Coding is the part where you type out the files that will be compiled into a program. Programming is the process of designing, constructing, and debugging a useful program or system. A programmer can do her job 100% with pen and paper (perhaps the way Dijkstra had done on occasion) and then hand the pages with the finished program to a 'coder' to have it typed in to a computer, compiled, and assembled into an executable file. It's a bit like how writing a novel is the process of editing, while the physical act of writing that produces the garbage first draft that requires the editing is just a tiny part of actually producing a work of literature.

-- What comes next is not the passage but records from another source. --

==> src/rtl/pas_map.svh <==
// Register offsets, field positions, reset values and sizes of the adder/subtracter
`ifndef PAS_MAP_SVH
`define PAS_MAP_SVH
`define PAS_W 16
`define PAS_RES_W 18
`define PAS_CARRY_BIT 16
`define PAS_RANGE_BIT 17
`define PAS_ADDR_W 8
`define PAS_OFS_OPA 8'h00
`define PAS_OFS_OPB 8'h04
`define PAS_OFS_CONST 8'h08
`define PAS_OFS_CFG 8'h0c
`define PAS_OFS_CTRL 8'h10
`define PAS_OFS_SYNCVAL 8'h14
`define PAS_OFS_RESULT 8'h18
`define PAS_CFG_W 8
`define PAS_CTRL_W 6
`define PAS_ASYNC_VAL 18'h00000
`define PAS_SYNC_RST 18'h00000
`define PAS_CFG_RST 8'h00
`define PAS_CTRL_RST 6'h10
`define PAS_OPD_RST 16'h0000
`endif

==> src/rtl/pas_pkg.sv <==
// Types and the shared arithmetic function of the adder/subtracter
`include "pas_map.svh"
package pas_pkg;
    typedef enum logic [1:0] {
        PAS_OP_ADD = 2'h0,
        PAS_OP_SUB = 2'h1,
        PAS_OP_ADDSUB = 2'h2
    } pas_op_t;
    typedef struct packed {
        logic reg_ovf;
        logic reg_carry;
        logic reg_result;
        logic use_const;
        logic has_carry;
        logic is_signed;
        pas_op_t operation_kind;
    } pas_cfg_t;
    typedef struct packed {
        logic async_preset;
        logic clk_en;
        logic sync_preset;
        logic load;
        logic carry_in;
        logic add_sel;
    } pas_ctrl_t;
    typedef struct packed {
        logic range_exceeded_flag;
        logic carry;
        logic [`PAS_W-1:0] sum;
    } pas_res_t;
    typedef enum logic [1:0] {
        PAS_ST_IDLE = 2'b01,
        PAS_ST_ACCESS = 2'b10
    } pas_st_t;

    // Subtraction runs as a + ~b + ~cin, so carry high means no borrow
    function automatic pas_res_t pas_compute(
        input logic [`PAS_W-1:0] a,
        input logic [`PAS_W-1:0] b,
        input logic cin,
        input logic add,
        input logic sgn
    );
        logic [`PAS_W:0] ext;
        logic [`PAS_W-1:0] bb;
        logic ci;
        pas_res_t r;
        bb = add ? b : ~b;
        ci = add ? cin : ~cin;
        ext = {1'b0, a} + {1'b0, bb} + {{`PAS_W{1'b0}}, ci};
        r.sum = ext[`PAS_W-1:0];
        r.carry = ext[`PAS_W];
        if (sgn) begin
            r.range_exceeded_flag = (a[`PAS_W-1] == bb[`PAS_W-1]) &&
                                    (ext[`PAS_W-1] != a[`PAS_W-1]);
        end else begin
            r.range_exceeded_flag = add ? ext[`PAS_W] : ~ext[`PAS_W];
        end
        return r;
    endfunction
endpackage

==> src/rtl/pas_datapath.sv <==
// Adder/subtracter core with its result, carry and overflow register
`include "pas_map.svh"
module pas_datapath (
    input wire logic ref_clk,
    input wire logic preset_n,
    input wire pas_pkg::pas_cfg_t cfg,
    input wire pas_pkg::pas_ctrl_t ctrl,
    input wire logic [15:0] opa,
    input wire logic [15:0] opb,
    input wire logic [15:0] cval,
    input wire pas_pkg::pas_res_t syncval,
    output pas_pkg::pas_res_t comb_res,
    output pas_pkg::pas_res_t reg_res
);
    import pas_pkg::*;

    typedef struct packed {
        pas_res_t rg;
    } pas_dp_state_t;

    pas_dp_state_t s;
    pas_dp_state_t next_s;
    logic add;
    logic cin;
    logic [`PAS_W-1:0] eff_b;

    always_comb begin
        case (cfg.operation_kind)
            PAS_OP_ADD: add = 1'b1;
            PAS_OP_SUB: add = 1'b0;
            default: add = ctrl.add_sel;
        endcase
        cin = cfg.has_carry ? ctrl.carry_in : ~add;
        eff_b = cfg.use_const ? cval : opb;
        comb_res = pas_compute(opa, eff_b, cin, add, cfg.is_signed);
        next_s = s;
        if (ctrl.clk_en) begin
            if (ctrl.sync_preset) begin
                next_s.rg = syncval;
            end else if (ctrl.load) begin
                next_s.rg = comb_res;
                next_s.rg.sum = eff_b;
            end else begin
                next_s.rg = comb_res;
            end
        end
    end

    // async preset forces the preset value
    always_ff @(posedge ref_clk or negedge preset_n) begin
        if (!preset_n) begin
            s <= `PAS_ASYNC_VAL;
        end else begin
            s <= next_s;
        end
    end

    assign reg_res = s.rg;
endmodule

==> src/rtl/pas_top.sv <==
// AHB-Lite wrapped parameterised adder/subtracter
`include "pas_map.svh"
// How it works
// - Add gives a+b+cin; subtract gives a-b-cin.
// - Select high adds, select low subtracts.
// - Select counts in add/subtract mode and in the unused mode code 3; fixed modes ignore it.
// - Without carry input, carry is 0 for add, 1 for subtract.
// - Constant operand, when enabled, replaces operand b.
// - Enabled, presets low: load takes b, otherwise the result.
// - Enable low holds all registered contents.
// - Registers change on the rising clock edge with enable high.
// - Async preset high forces the async value at once.
// - Registers start at the async value, zero by default.
// - Sync preset with enable loads the sync value, beating load.
// - Sync value defaults to zero when never written.
// - Presets act on result, carry and overflow registers alike.
// - Overflow is high when the result leaves the range.
// - Overflow follows signed or unsigned encoding.
// - Carry is the carry out of the top bit.
// - Carry and overflow are each either combinational or registered.
// - Registered result shows the register; otherwise the raw sum.
// - Any subset of result, carry and overflow may be registered.
// - A result output is always present.
module pas_top (
    input wire logic ref_clk,
    input wire logic arst_n,
    input wire logic hsel,
    input wire logic [31:0] haddr,
    input wire logic [1:0] htrans,
    input wire logic hwrite,
    input wire logic [2:0] hsize,
    input wire logic [31:0] hwdata,
    input wire logic hready,
    output logic hreadyout,
    output logic hresp,
    output logic [31:0] hrdata
);
    import pas_pkg::*;

    typedef struct packed {
        pas_st_t st;
        logic [`PAS_ADDR_W-1:0] addr;
        logic write;
        logic [`PAS_W-1:0] opa;
        logic [`PAS_W-1:0] opb;
        logic [`PAS_W-1:0] cval;
        pas_cfg_t cfg;
        pas_ctrl_t ctrl;
        pas_res_t syncval;
        logic [31:0] hrdata;
        logic hreadyout;
        logic hresp;
    } pas_state_t;

    pas_state_t s;
    pas_state_t next_s;
    pas_res_t comb_res;
    pas_res_t reg_res;
    pas_res_t out_res;
    logic preset_n;
    logic take;

    assign preset_n = arst_n & ~s.ctrl.async_preset;

    pas_datapath i_pas_datapath (
        .ref_clk(ref_clk),
        .preset_n(preset_n),
        .cfg(s.cfg),
        .ctrl(s.ctrl),
        .opa(s.opa),
        .opb(s.opb),
        .cval(s.cval),
        .syncval(s.syncval),
        .comb_res(comb_res),
        .reg_res(reg_res)
    );

    always_comb begin
        // result from register or raw sum
        out_res.sum = s.cfg.reg_result ? reg_res.sum : comb_res.sum;
        out_res.carry = s.cfg.reg_carry ? reg_res.carry : comb_res.carry;
        out_res.range_exceeded_flag = s.cfg.reg_ovf ? reg_res.range_exceeded_flag
                                                    : comb_res.range_exceeded_flag;
    end

    // Only hsize word transfers are expected, so hsize is not decoded
    assign take = hsel && htrans[1] && hready;

    always_comb begin
        next_s = s;
        next_s.hresp = 1'b0;
        case (s.st)
            PAS_ST_IDLE: begin
                next_s.hreadyout = 1'b1;
                if (take) begin
                    next_s.st = PAS_ST_ACCESS;
                    next_s.addr = haddr[`PAS_ADDR_W-1:0];
                    next_s.write = hwrite;
                    next_s.hreadyout = 1'b0;
                end
            end
            PAS_ST_ACCESS: begin
                // One wait state lets hrdata leave a flip-flop
                next_s.st = PAS_ST_IDLE;
                next_s.hreadyout = 1'b1;
                next_s.hrdata = 32'h00000000;
                if (s.write) begin
                    case (s.addr)
                        `PAS_OFS_OPA: next_s.opa = hwdata[`PAS_W-1:0];
                        `PAS_OFS_OPB: next_s.opb = hwdata[`PAS_W-1:0];
                        `PAS_OFS_CONST: next_s.cval = hwdata[`PAS_W-1:0];
                        `PAS_OFS_CFG: next_s.cfg = pas_cfg_t'(hwdata[`PAS_CFG_W-1:0]);
                        `PAS_OFS_CTRL: next_s.ctrl = pas_ctrl_t'(hwdata[`PAS_CTRL_W-1:0]);
                        `PAS_OFS_SYNCVAL: next_s.syncval = pas_res_t'(hwdata[`PAS_RES_W-1:0]);
                        default: next_s.hresp = 1'b0;
                    endcase
                end else begin
                    case (s.addr)
                        `PAS_OFS_OPA: next_s.hrdata = 32'(s.opa);
                        `PAS_OFS_OPB: next_s.hrdata = 32'(s.opb);
                        `PAS_OFS_CONST: next_s.hrdata = 32'(s.cval);
                        `PAS_OFS_CFG: next_s.hrdata = 32'(s.cfg);
                        `PAS_OFS_CTRL: next_s.hrdata = 32'(s.ctrl);
                        `PAS_OFS_SYNCVAL: next_s.hrdata = 32'(s.syncval);
                        `PAS_OFS_RESULT: next_s.hrdata = 32'(out_res);
                        default: next_s.hrdata = 32'h00000000;
                    endcase
                end
            end
            default: begin
                next_s.st = PAS_ST_IDLE;
                next_s.hreadyout = 1'b1;
            end
        endcase
    end

    always_ff @(posedge ref_clk or negedge arst_n) begin
        if (!arst_n) begin
            s.st <= PAS_ST_IDLE;
            s.addr <= 8'h00;
            s.write <= 1'b0;
            s.opa <= `PAS_OPD_RST;
            s.opb <= `PAS_OPD_RST;
            s.cval <= `PAS_OPD_RST;
            s.cfg <= `PAS_CFG_RST;
            // enable reads as set after reset
            s.ctrl <= `PAS_CTRL_RST;
            s.syncval <= `PAS_SYNC_RST;
            s.hrdata <= 32'h00000000;
            s.hreadyout <= 1'b1;
            s.hresp <= 1'b0;
        end else begin
            s <= next_s;
        end
    end

    assign hreadyout = s.hreadyout;
    assign hresp = s.hresp;
    assign hrdata = s.hrdata;

    // Helper values for the checks below
    logic [`PAS_W-1:0] chk_b;
    logic chk_add;
    logic chk_cin;
    assign chk_b = s.cfg.use_const ? s.cval : s.opb;
    assign chk_add = (s.cfg.operation_kind == PAS_OP_ADD) ||
                     ((s.cfg.operation_kind != PAS_OP_SUB) && s.ctrl.add_sel);
    assign chk_cin = s.cfg.has_carry ? s.ctrl.carry_in : ~chk_add;
    int chk_sdiff;
    assign chk_sdiff = int'($signed(s.opa)) - int'($signed(chk_b)) - int'(chk_cin);
endmodule

==> config.mk <==
export PLATFORM = sky130hd
export DESIGN_NAME = pas_top
export DESIGN_NICKNAME = d
export VERILOG_FILES = /design/src/rtl/pas_pkg.sv /design/src/rtl/pas_datapath.sv /design/src/rtl/pas_top.sv
export VERILOG_INCLUDE_DIRS = /design/src /design/src/rtl
export SDC_FILE = /design/constraint.sdc
export NUM_CORES = 1
export LEC_CHECK = 0
export BUFFER_PORTS_ARGS = -buffer_cell sky130_fd_sc_hd__buf_4
export CORE_ASPECT_RATIO = 0.75
export CORE_MARGIN = 2
export CORE_UTILIZATION = 50
export DETAILED_ROUTE_END_ITERATION = 8
export PLACE_DENSITY = 0.73
export SYNTH_ARGS = -nofsm -noshare
export SYNTH_HDL_FRONTEND = slang
export SYNTH_SLANG_ARGS = --single-unit
==> constraint.sdc <==
create_clock -name ref_clk -period 2.9 [get_ports ref_clk]
set_clock_uncertainty 0.15 [all_clocks]
set_input_delay 0.58 -clock ref_clk [delete_from_list [all_inputs] [get_ports ref_clk]]
set_output_delay 0.58 -clock ref_clk [all_outputs]
set_load 0.05 [all_outputs]
==> results.tsv, run 1 <==
metric	value	unit
status	finished, violations left	
violated checks	setup timing	
area delta synth->final	28.94	%
cell breakdown of the critical path	mux2i_2 > xor2_1 > and2_1 > fa_2 > fa_2 > a21o_1 > a311o_1 > nand3b_1 > nand2_2 > a21bo_2 > a211oi_1 > o22ai_1	
Max Clock Freq	292.5	MHz
Reg2Reg Setup Slack	-520	ps
synth top area cells	dfrtp_1 (42%), mux2_2 (13%), mux2i_1 (4.0%)	
DRC Markers	0	
clock latency on the worst-skew pair	430	ps
Crit Path Category	reg2reg	
Wirelength per Cell	22.71	um
Synth Register Bits	128	
asr flop ratio synth	1.000	
Filler cells	1099	
RSZ-0062 raised after global routing	yes	
GR Overflow Total	0	
vias in the first global route	6418	
Starting Density	0.5129	
Synth Area in Adders	0.03052	
Max Fanout on Critical Path	3	
CTS sink count	128	
Avg Inst Size Synth	10.80	um2
Leak Pwr	4.265	nW
power per cell area	609.6	mW/mm2
via count	6212	
critical path arrival	3560	ps
first-pass GRT wire length	35.91	mm
mux contribution to synthesized area	0.2052	
Detailed Route Iter0 Violations	663	
Critical Path RT	3040	ps
max_cap viols	0	
worst slew pin tran	929.6	ps
Critical Path Most Common Cell	fa_2	
hold buffers post-CTS	0	
EDFF count, synth	0	
drt pass-1 iters	7	
Reg clk slew, reported paths	60	ps
Finished Layout Cells	1014	
Yosys Warn Count	0	
CTS tree	built	
Hold Slack	114.4	ps
post-synth cell types	68	
minimum clock period	3419	ps
Synth Area in XOR/XNOR	0.03991	
synthesized area	0.007462	mm2
endpoint type of the worst setup path	flop	
io pins	108	
Worst setup SP type	flop	
cts bufs inserted	17	
Die W	145.1	um
main flop type after synthesis	dfrtp_1	
post-synthesis sequential area ratio	0.4297	
slowest stage delay, CP	400	ps
GPL Wtd Cong	0.9951	
Rows	38	
Commonest cells post-synth	dfrtp_1 (125), mux2_2 (88), nand2_1 (44)	
largest net degree at the start of global routing	60	
initial antenna violation count	0	
Tightest Hold Check Type	in2async	
compound-gate portion of the synthesized area	0.1405	
Yosys top cell area share	0.4192	
Final Slew Violations	0	
Final Hold Fails	0	
Final ANT Viol Nets	0	
clock tree root driver cell	clkbuf_16	
wirelength, routed	23.02	mm
Inserted Diodes	0	
die area	0.01593	mm2
setup TNS	-9301	ps
main combinational cell family by area after synthesis	multiplexers	
top-count cell post-synth	dfrtp_1	
H-tree lvl count	4	
HPWL Detailed	15.35	mm
Total Routing Usage GR	0.2989	
post-route worst setup slack	-519.0	ps
CP max-delay cell	fa_2	
Mapped Cells	691	
Final Net Count	892	
layout cells sized above 1	0.4410	
max_slew headroom	0.3803	
area leader, netlist	dfrtp_1	
Post-Synth Simple-Gate Area	0.09272	
core area	0.01455	mm2
worst IR drop on VDD	0.4592	mV
Die Height	109.8	um
placed insts	968	
Avg Vias per Cell	6.126	
Final Setup Violations	30	
port bufs	50	
maximum buffer depth of the clock tree	2	
Period Utilization, post-route	1.179	
## worst max-delay path: cells and delay by family, from the launching register on
kind                     cells  cell delay [ps]
XOR/XNOR                     1               90
multiplexers                 1              260
AND/OR/NAND/NOR              3              480
adder cells (fa/ha/maj)      2              770
flip-flops                   1              380
AO/OA/AOI/OAI                5             1150
## final cells by class
class,count,area (um2),share of cell area
clock buffer,22,464.2,0.04824
clock inverter,10,135.1,0.01404
inverter,10,37.54,0.003901
multi-input combinational,495,4305,0.4475
sequential,128,3207,0.3333
tap,200,250.2,0.02601
timing repair buffer,149,1222,0.1270
## cell families after synthesis
family,Yosys count
compound gates,159
flops,128
other cells,1
xor+xnor,34
fa+ha+maj,17
mux,132
buf+inv,82
simple gates,138
## per-layer routing
metal  wire length (um)  track usage  vias to the layer above
li1                   -            -                     2715
met1               9773       0.3956                     3113
met2              10550       0.4687                      315
met3               1933      0.08050                       69
met4                768       0.1317                        0
met5                  0            0                        -
## repair_timing
item | 4_1_cts | 5_1_grt
resized for setup | 79 | 34
setup endpoints to repair | 31 | 32
pin swaps | 39 | 31
buffers inserted | 15 | 5
## state kept, by name, indices dropped and copies added (netlist names)
signal / flops
i_pas_datapath.reg_res: 18
hreadyout: 1
s: 91
hrdata: 18
## stage by stage
| step | total power, mW | utilization | worst slack, ps | instance area, um2 |
|---|---|---|---|---|
| floorplan | 2.871 | - | -344.5 | 7616 |
| global placement | 3.303 | 0.5813 | -452.7 | 8457 |
| detailed placement | 3.355 | 0.5813 | -489.4 | 8457 |
| CTS | 5.746 | 0.6489 | -501.5 | 9440 |
| global route | 6.086 | 0.6613 | -638.0 | 9622 |
| finish | 5.866 | 0.6613 | -519.0 | 9622 |
## final timing paths
check,endpoint,cells past startpoint,start
min in group ref_clk,s[121],3,haddr[6]
hold / removal,i_pas_datapath.reg_res[5],2,arst_n
setup reg to reg,i_pas_datapath.reg_res[16],12,s[59]
setup / recovery,i_pas_datapath.reg_res[16],12,s[59]
max in group asynchronous,i_pas_datapath.reg_res[0],2,s[57]
hold reg to reg,i_pas_datapath.reg_res[5],1,s[57]
## cell usage in the layout, fill, tap and decap left out, types with 7 or more instances in the layout
cell type / instances
mux2i_1: 24
dfrtp_1: 125
xnor2_1: 12
nand3b_1: 7
nor2_1: 31
buf_4: 134
ha_1: 14
conb_1: 15
nand3_1: 10
a21oi_1: 25
nand2_1: 42
o21ai_0: 20
mux2_4: 19
clkbuf_16: 17
mux2_2: 79
xnor2_2: 7
inv_1: 8
xor2_1: 9
a22oi_1: 8
buf_6: 9
a21oi_2: 11
nor3_1: 8
o21ai_1: 17
## power breakdown
group / internal, mW / switching, mW / total (mW)
sequential: 1.90 / 0.121 / 2.02
clock: 1.39 / 0.808 / 2.20
combinational: 0.776 / 0.867 / 1.64
total: 4.07 / 1.80 / 5.87
No activity file was read; power rests on OpenSTA's default activity.
==> run 2: changes to the inputs <==
- SETUP_SLACK_MARGIN: not set -> 0.02
==> results.tsv, run 2 (synthesis gave the netlist of run 1 again) <==
metric	value	unit
status	finished, violations left	
Rows	38	
commonest non-fill, non-tap cells in the layout	buf_4 (134), dfrtp_1 (125), mux2_2 (79), nand2_1 (42), nor2_1 (30)	
endpoint type of the worst setup path	flop	
Max Fanout on Critical Path	3	
Critical Path RT	3040	ps
violated checks	setup timing	
post-route cell area	0.009634	mm2
Final ANT Viol Nets	0	
largest net degree at the start of global routing	60	
layout cells sized above 1	0.4442	
Wirelength per Cell	22.77	um
Starting Density	0.5129	
hold buffers post-CTS	0	
Critical Path Most Common Cell	fa_2	
Avg Vias per Cell	6.167	
via count	6259	
commonest non-fill, non-tap cell in the layout	buf_4	
initial antenna violation count	0	
first-pass GRT wire length	35.98	mm
CP max-delay cell	fa_2	
GPL Wtd Cong	0.9951	
Period Utilization, post-route	1.191	
placed insts	968	
Final Net Count	893	
Total Routing Usage GR	0.2994	
vias in the first global route	6430	
slowest stage delay, CP	400	ps
Worst setup SP type	flop	
io pins	108	
CTS sink count	128	
post-layout util	0.6622	
DRC Markers	0	
GR Overflow Total	0	
cell breakdown of the critical path	mux2i_2 > xor2_1 > and2_1 > fa_2 > fa_2 > a21o_1 > a311o_1 > nand3b_1 > nand2_2 > a21bo_2 > a211oi_1 > o22ai_1	
setup TNS	-9424	ps
clock latency on the worst-skew pair	430	ps
worst IR drop on VDD	0.4559	mV
drt pass-1 iters	6	
Detailed Route Iter0 Violations	776	
H-tree lvl count	4	
Leak Pwr	4.271	nW
number of flip-flops under the largest register name	91	
Die W	145.1	um
core area	0.01455	mm2
max_slew headroom	0.3787	
critical path arrival	3590	ps
minimum clock period	3454	ps
Crit Path Category	reg2reg	
wirelength, routed	23.11	mm
RSZ-0062 raised after global routing	yes	
Max Clock Freq	289.5	MHz
worst slew pin tran	932.0	ps
Inserted Diodes	0	
Filler cells	1103	
dpl ws	-489.4	ps
Final Setup Violations	31	
power per cell area	609.3	mW/mm2
Finished Layout Cells	1015	
Reg clk slew, reported paths	60	ps
cts bufs inserted	17	
max_cap viols	0	
die area	0.01593	mm2
Hold Slack	115.3	ps
Final Hold Fails	0	
port bufs	50	
clock tree root driver cell	clkbuf_16	
Biggest register	s	
total power	5.870	mW
Tightest Hold Check Type	in2async	
Final Slew Violations	0	
maximum buffer depth of the clock tree	2	
HPWL Detailed	15.35	mm
placed inst area	0.008457	mm2
Die Height	109.8	um
CTS tree	built	
area delta synth->final	29.11	%
post-route worst setup slack	-554.4	ps
-- run 2: cell types whose count changed in the layout (fill, tap and decap cells not counted), sizes merged --
cell	previous run	this run
buf	149	150
-- run 2: repair_timing --
action,CTS,global route
pin swaps,37,30
gates resized for setup,80,35
endpoints found under the setup margin,31,32
buffers inserted,15,5
-- run 2: layer usage --
metal	up-vias	wire length (um)	global-route usage
li1	2709	-	-
met1	3144	9686	0.3956
met2	333	10640	0.4714
met3	73	2002	0.08050
met4	0	782	0.1296
met5	-	0	0
-- run 2: path summary, 6_finish.rpt --
path	slack [ps]	start	cells past startpoint	endpoint
max in group asynchronous	1770	s[57]	2	i_pas_datapath.reg_res[0]
min in group ref_clk	210	haddr[6]	3	s[121]
min reg2reg	210	s[57]	1	i_pas_datapath.reg_res[8]
max reg2reg	-550	s[59]	12	i_pas_datapath.reg_res[16]
min	120	arst_n	2	i_pas_datapath.reg_res[8]
max	-550	s[59]	12	i_pas_datapath.reg_res[16]
-- run 2: final cells by class --
cell class | instances | area, um2 | area share
well taps | 200 | 250.2 | 0.02597
repair buffers | 150 | 1234 | 0.1281
inverters | 10 | 37.54 | 0.003896
multi-input cells | 495 | 4307 | 0.4470
clock inverters | 10 | 135.1 | 0.01403
flip-flops and latches | 128 | 3207 | 0.3329
clock buffers | 22 | 464.2 | 0.04818
-- run 2: worst max-delay path, delay by kind of cell (launching register included) --
kind,cells,cell delay [ps]
AOI/OAI and AO/OA,5,1180
muxes,1,260
DFF,1,380
adders and majority gates,2,780
xor gates and xnor gates,1,90
and+or+nand+nor,3,480
-- run 2: power by group --
group | internal (mW) | switching (mW) | total (mW)
logic | 0.784 | 0.870 | 1.65
clock network | 1.39 | 0.802 | 2.19
registers | 1.90 | 0.121 | 2.02
total | 4.08 | 1.79 | 5.87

The distinction is tremendous. In the actual industry, where programming is done in meetings and on whiteboards, programmers fix what coders write. The existence of synonyms doesn't mean that many words have duplicate meanings, but rather exactly the opposite: that similar words are necessary to refer to concepts that may be similar but are certainly not equal. You can see this in how geneticists refer to 'coding' being done by proteins in working with RNA, and how mathematicians refer to 'dynamic programming' in algorithms that break down a complex process recursively. (Remember, in your Algorithms course, wondering why it was called that?)

"Computer science is no more about computers than astronomy is about telescopes." You'll never be much of a programmer if you don't learn to look for and understand subtle details, like the difference between synonyms like "coding" and "programming".